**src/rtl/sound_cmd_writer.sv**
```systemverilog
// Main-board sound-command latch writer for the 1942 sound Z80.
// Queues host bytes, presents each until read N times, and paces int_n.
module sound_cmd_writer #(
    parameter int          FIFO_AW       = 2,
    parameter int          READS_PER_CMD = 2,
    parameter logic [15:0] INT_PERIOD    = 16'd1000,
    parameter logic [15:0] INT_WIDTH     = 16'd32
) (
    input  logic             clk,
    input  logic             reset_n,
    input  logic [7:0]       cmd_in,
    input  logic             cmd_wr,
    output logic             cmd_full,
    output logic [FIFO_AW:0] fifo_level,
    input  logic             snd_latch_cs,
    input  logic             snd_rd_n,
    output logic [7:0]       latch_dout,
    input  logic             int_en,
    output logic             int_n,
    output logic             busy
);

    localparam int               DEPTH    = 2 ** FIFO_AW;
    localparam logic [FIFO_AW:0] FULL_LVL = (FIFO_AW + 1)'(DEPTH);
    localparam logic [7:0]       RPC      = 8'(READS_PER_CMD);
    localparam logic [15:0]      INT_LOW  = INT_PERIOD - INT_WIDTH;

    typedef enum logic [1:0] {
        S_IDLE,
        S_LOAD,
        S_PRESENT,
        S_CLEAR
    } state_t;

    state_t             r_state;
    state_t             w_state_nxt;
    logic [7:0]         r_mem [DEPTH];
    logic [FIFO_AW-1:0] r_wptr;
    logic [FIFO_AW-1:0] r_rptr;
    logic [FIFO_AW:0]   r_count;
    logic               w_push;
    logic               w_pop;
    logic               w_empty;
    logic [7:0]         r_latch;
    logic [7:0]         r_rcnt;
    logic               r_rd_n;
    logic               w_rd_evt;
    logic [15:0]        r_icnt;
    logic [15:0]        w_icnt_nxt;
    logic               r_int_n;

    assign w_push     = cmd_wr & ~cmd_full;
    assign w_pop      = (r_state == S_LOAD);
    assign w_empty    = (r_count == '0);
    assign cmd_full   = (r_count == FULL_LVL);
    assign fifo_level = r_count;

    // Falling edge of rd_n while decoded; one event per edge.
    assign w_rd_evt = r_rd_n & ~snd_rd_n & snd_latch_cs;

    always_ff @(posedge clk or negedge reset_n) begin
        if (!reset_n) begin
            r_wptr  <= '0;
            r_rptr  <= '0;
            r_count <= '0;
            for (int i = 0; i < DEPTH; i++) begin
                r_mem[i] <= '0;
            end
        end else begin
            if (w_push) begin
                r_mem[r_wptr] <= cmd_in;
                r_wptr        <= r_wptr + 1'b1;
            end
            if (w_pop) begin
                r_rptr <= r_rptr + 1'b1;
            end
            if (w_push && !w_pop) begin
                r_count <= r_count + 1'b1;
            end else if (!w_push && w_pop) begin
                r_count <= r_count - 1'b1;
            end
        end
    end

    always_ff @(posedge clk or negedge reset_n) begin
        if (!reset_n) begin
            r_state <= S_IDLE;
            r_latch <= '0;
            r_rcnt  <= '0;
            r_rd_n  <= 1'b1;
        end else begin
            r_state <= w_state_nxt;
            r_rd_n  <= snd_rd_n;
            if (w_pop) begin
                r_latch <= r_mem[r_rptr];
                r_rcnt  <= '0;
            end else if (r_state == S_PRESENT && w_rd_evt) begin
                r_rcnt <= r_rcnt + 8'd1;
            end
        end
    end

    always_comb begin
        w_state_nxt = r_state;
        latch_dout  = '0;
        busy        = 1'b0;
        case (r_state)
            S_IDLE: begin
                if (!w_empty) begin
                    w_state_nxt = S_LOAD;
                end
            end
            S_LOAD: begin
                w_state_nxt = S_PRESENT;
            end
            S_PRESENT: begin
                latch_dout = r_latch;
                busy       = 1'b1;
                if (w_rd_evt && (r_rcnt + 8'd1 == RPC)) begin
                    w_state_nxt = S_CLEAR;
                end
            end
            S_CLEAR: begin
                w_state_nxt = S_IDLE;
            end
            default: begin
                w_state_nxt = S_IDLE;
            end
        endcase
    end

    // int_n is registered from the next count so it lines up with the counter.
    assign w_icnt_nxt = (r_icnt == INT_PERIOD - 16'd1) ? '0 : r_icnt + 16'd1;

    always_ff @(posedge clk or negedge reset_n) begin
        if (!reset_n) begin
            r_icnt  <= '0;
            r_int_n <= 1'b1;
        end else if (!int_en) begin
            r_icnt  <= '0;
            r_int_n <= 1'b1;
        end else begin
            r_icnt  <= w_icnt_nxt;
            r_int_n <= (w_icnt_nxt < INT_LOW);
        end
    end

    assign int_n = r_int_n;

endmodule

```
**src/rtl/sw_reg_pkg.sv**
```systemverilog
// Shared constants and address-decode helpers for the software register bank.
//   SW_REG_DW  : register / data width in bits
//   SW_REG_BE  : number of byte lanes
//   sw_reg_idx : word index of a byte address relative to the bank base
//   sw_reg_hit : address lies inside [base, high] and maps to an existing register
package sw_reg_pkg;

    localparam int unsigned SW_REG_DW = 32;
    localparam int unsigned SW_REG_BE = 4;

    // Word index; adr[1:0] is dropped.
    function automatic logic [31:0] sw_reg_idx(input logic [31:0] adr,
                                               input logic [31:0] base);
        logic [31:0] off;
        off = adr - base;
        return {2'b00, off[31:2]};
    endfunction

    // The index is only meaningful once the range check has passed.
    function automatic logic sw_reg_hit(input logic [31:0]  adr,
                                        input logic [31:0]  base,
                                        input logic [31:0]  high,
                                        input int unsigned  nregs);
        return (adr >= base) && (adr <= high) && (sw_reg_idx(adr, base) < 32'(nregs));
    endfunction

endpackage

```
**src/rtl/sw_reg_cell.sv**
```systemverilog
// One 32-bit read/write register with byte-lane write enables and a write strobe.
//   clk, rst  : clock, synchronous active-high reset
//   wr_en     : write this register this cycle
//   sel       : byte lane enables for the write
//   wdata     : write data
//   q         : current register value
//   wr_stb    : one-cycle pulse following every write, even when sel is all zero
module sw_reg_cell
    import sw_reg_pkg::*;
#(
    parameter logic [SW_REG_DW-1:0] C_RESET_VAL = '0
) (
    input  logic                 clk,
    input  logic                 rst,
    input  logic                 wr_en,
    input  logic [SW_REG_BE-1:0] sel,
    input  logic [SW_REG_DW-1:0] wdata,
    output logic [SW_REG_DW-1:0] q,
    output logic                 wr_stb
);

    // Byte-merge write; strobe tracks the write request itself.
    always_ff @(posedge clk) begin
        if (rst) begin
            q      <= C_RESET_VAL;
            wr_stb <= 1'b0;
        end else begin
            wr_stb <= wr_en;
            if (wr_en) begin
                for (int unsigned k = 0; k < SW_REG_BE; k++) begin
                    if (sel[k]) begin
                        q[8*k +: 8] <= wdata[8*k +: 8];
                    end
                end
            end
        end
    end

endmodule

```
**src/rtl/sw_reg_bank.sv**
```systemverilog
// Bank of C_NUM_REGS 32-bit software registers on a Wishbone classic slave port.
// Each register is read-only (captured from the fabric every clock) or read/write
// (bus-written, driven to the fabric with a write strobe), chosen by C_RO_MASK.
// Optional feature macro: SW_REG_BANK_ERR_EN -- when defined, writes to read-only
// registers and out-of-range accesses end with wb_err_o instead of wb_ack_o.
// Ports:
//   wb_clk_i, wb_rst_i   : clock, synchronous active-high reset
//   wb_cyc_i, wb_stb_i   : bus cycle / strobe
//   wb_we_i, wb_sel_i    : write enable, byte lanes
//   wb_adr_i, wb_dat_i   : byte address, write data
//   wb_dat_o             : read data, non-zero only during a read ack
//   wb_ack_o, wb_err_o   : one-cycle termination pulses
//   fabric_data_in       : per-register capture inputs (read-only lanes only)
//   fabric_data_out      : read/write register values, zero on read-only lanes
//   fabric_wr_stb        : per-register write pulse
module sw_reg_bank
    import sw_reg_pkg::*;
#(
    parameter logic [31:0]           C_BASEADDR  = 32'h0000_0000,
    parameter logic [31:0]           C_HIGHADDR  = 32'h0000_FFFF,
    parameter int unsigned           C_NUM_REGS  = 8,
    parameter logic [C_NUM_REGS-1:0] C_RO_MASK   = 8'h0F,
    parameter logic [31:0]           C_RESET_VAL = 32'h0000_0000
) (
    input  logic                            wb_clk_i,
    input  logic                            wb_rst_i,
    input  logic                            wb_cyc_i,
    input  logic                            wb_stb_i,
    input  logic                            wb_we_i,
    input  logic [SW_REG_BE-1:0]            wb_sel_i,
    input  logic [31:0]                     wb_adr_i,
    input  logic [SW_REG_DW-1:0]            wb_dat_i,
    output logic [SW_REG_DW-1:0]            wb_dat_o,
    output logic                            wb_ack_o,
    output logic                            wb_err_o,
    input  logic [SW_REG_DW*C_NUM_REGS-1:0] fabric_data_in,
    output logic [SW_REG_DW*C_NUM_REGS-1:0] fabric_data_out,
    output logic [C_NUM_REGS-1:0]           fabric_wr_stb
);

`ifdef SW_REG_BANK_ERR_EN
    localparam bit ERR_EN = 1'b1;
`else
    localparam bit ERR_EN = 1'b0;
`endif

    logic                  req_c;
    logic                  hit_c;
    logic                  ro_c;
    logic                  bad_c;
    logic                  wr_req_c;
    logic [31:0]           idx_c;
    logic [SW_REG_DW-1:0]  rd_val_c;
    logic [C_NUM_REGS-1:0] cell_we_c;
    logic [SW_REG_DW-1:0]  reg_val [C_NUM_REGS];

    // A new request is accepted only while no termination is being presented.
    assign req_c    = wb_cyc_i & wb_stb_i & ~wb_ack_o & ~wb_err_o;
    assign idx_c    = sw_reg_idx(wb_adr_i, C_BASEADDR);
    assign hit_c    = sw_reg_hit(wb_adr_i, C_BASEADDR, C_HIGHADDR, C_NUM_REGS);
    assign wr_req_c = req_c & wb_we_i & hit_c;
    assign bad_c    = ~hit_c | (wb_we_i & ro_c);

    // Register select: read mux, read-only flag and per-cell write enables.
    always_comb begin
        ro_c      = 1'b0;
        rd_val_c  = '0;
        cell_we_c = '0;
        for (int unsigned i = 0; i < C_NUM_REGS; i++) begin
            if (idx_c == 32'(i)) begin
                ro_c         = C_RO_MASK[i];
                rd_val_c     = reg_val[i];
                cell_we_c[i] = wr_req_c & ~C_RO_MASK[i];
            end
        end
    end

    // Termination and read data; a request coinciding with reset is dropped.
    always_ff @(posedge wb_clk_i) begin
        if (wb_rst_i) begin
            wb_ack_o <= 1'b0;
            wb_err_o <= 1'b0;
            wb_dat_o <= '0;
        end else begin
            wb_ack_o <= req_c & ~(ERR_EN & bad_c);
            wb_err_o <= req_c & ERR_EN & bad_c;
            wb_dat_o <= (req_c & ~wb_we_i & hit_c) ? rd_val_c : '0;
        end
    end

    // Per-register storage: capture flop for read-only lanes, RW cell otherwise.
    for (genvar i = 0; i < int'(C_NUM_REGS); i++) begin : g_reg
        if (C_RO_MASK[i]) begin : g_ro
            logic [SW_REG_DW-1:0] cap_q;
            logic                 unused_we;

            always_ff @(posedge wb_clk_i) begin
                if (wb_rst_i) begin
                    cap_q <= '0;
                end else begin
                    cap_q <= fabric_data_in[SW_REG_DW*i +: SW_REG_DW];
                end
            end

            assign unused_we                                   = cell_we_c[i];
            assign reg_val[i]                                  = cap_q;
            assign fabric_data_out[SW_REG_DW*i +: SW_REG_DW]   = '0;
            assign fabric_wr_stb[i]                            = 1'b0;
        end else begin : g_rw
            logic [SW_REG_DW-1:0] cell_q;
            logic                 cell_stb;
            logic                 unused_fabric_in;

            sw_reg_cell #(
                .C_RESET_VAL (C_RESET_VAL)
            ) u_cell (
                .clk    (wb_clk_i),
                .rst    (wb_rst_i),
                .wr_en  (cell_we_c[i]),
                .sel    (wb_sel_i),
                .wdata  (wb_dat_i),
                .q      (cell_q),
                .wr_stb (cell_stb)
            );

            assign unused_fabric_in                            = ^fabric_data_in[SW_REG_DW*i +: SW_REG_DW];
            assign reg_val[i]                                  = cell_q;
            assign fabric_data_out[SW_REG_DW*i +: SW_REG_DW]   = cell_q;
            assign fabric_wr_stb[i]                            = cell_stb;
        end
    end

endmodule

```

★ ★ ★ ★

§ **WHAT THIS TASK INVOLVES**
State the number of lines above that hold the string "DEPTH", with nothing added.

§ **SOLUTION TO THE PROBLEM**
4